◆ **WHAT YOU WILL DO**: Would you reproduce exactly the lines below from the one holding "Of the previous" through the one holding "The results above", inclusive, and no others?

(Stored data entries)

= Beginning of Section =

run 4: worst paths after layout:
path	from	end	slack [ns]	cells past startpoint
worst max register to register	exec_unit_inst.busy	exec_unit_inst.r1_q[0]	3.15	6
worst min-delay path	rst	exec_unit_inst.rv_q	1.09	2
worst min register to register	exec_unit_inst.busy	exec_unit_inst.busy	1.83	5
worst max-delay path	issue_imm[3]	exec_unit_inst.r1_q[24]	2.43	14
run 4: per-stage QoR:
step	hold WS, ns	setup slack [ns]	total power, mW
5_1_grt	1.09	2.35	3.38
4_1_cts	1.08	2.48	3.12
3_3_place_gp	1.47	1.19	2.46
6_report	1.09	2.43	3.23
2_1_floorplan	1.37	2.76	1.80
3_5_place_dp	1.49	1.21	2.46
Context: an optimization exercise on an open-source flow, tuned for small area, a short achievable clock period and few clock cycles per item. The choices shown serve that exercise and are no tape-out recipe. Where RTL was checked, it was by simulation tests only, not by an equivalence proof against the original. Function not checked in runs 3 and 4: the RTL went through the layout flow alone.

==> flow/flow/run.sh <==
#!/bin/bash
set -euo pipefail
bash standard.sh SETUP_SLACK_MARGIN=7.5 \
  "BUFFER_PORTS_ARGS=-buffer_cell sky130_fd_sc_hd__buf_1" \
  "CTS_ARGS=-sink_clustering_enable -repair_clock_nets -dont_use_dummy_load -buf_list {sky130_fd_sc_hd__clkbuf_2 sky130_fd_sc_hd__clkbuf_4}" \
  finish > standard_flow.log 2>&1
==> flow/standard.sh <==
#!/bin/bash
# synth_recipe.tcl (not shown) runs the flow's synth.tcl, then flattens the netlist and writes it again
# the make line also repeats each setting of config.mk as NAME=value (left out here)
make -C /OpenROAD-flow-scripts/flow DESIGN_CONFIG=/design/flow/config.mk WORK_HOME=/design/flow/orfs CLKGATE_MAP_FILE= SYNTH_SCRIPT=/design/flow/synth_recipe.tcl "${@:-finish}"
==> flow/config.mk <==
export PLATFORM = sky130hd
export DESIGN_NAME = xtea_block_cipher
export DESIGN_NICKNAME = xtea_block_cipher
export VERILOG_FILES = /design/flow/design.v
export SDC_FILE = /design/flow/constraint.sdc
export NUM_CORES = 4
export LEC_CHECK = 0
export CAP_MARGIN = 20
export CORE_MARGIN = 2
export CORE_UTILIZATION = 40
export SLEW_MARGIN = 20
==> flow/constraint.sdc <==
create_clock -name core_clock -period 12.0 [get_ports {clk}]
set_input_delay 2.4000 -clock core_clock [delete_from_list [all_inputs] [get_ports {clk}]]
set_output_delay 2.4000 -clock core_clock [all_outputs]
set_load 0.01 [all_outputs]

= End of Section =
= Beginning of Section =

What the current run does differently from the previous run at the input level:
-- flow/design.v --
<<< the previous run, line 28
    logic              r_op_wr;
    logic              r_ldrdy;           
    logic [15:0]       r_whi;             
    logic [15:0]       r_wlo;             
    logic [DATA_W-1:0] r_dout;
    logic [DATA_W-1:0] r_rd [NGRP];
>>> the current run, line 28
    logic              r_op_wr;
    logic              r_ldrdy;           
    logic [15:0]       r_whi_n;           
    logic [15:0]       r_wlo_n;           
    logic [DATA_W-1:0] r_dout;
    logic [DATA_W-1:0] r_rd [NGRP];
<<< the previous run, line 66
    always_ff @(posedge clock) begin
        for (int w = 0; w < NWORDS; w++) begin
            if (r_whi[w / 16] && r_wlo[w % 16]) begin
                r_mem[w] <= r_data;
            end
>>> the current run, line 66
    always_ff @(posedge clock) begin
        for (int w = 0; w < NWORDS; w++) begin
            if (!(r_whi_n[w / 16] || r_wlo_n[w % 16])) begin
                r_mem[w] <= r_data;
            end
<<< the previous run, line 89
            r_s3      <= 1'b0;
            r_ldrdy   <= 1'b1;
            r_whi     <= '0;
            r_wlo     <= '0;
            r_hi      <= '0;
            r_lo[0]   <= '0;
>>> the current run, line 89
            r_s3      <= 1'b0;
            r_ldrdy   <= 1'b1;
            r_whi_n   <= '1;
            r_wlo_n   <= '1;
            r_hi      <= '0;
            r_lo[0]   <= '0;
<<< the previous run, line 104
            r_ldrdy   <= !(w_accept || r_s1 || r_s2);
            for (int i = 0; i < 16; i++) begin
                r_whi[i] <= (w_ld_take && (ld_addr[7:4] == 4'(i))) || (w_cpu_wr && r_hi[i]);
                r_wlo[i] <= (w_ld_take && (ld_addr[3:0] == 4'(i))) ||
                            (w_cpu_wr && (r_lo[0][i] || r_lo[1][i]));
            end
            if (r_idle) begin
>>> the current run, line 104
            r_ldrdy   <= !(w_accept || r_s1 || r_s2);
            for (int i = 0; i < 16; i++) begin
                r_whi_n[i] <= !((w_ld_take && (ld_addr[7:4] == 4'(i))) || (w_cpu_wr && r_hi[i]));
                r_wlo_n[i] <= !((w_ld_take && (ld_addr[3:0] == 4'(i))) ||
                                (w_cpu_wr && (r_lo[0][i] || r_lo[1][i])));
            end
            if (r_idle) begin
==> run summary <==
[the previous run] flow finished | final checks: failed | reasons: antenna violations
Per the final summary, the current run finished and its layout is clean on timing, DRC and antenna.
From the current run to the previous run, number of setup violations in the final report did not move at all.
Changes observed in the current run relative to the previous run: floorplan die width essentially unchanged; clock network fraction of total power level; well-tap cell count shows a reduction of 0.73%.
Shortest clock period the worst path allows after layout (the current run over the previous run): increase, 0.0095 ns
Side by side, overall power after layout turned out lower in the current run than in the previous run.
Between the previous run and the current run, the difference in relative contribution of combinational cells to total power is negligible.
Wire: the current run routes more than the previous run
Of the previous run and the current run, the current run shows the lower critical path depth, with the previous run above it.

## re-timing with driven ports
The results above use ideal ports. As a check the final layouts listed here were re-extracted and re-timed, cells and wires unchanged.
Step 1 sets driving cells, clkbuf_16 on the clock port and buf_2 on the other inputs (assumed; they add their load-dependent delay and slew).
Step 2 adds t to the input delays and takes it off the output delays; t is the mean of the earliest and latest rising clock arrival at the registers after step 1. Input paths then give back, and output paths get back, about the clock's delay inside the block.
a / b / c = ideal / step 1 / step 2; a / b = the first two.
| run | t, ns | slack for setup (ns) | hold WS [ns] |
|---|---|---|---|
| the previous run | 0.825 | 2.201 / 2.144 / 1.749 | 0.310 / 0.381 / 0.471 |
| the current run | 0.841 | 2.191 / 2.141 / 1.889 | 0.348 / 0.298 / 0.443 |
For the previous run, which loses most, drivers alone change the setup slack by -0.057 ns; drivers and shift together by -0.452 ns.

= End of Section =

◆ **OUTPUT BELOW**:
Of the previous run and the current run, the current run shows the lower critical path depth, with the previous run above it.

## re-timing with driven ports
The results above use ideal ports. As a check the final layouts listed here were re-extracted and re-timed, cells and wires unchanged.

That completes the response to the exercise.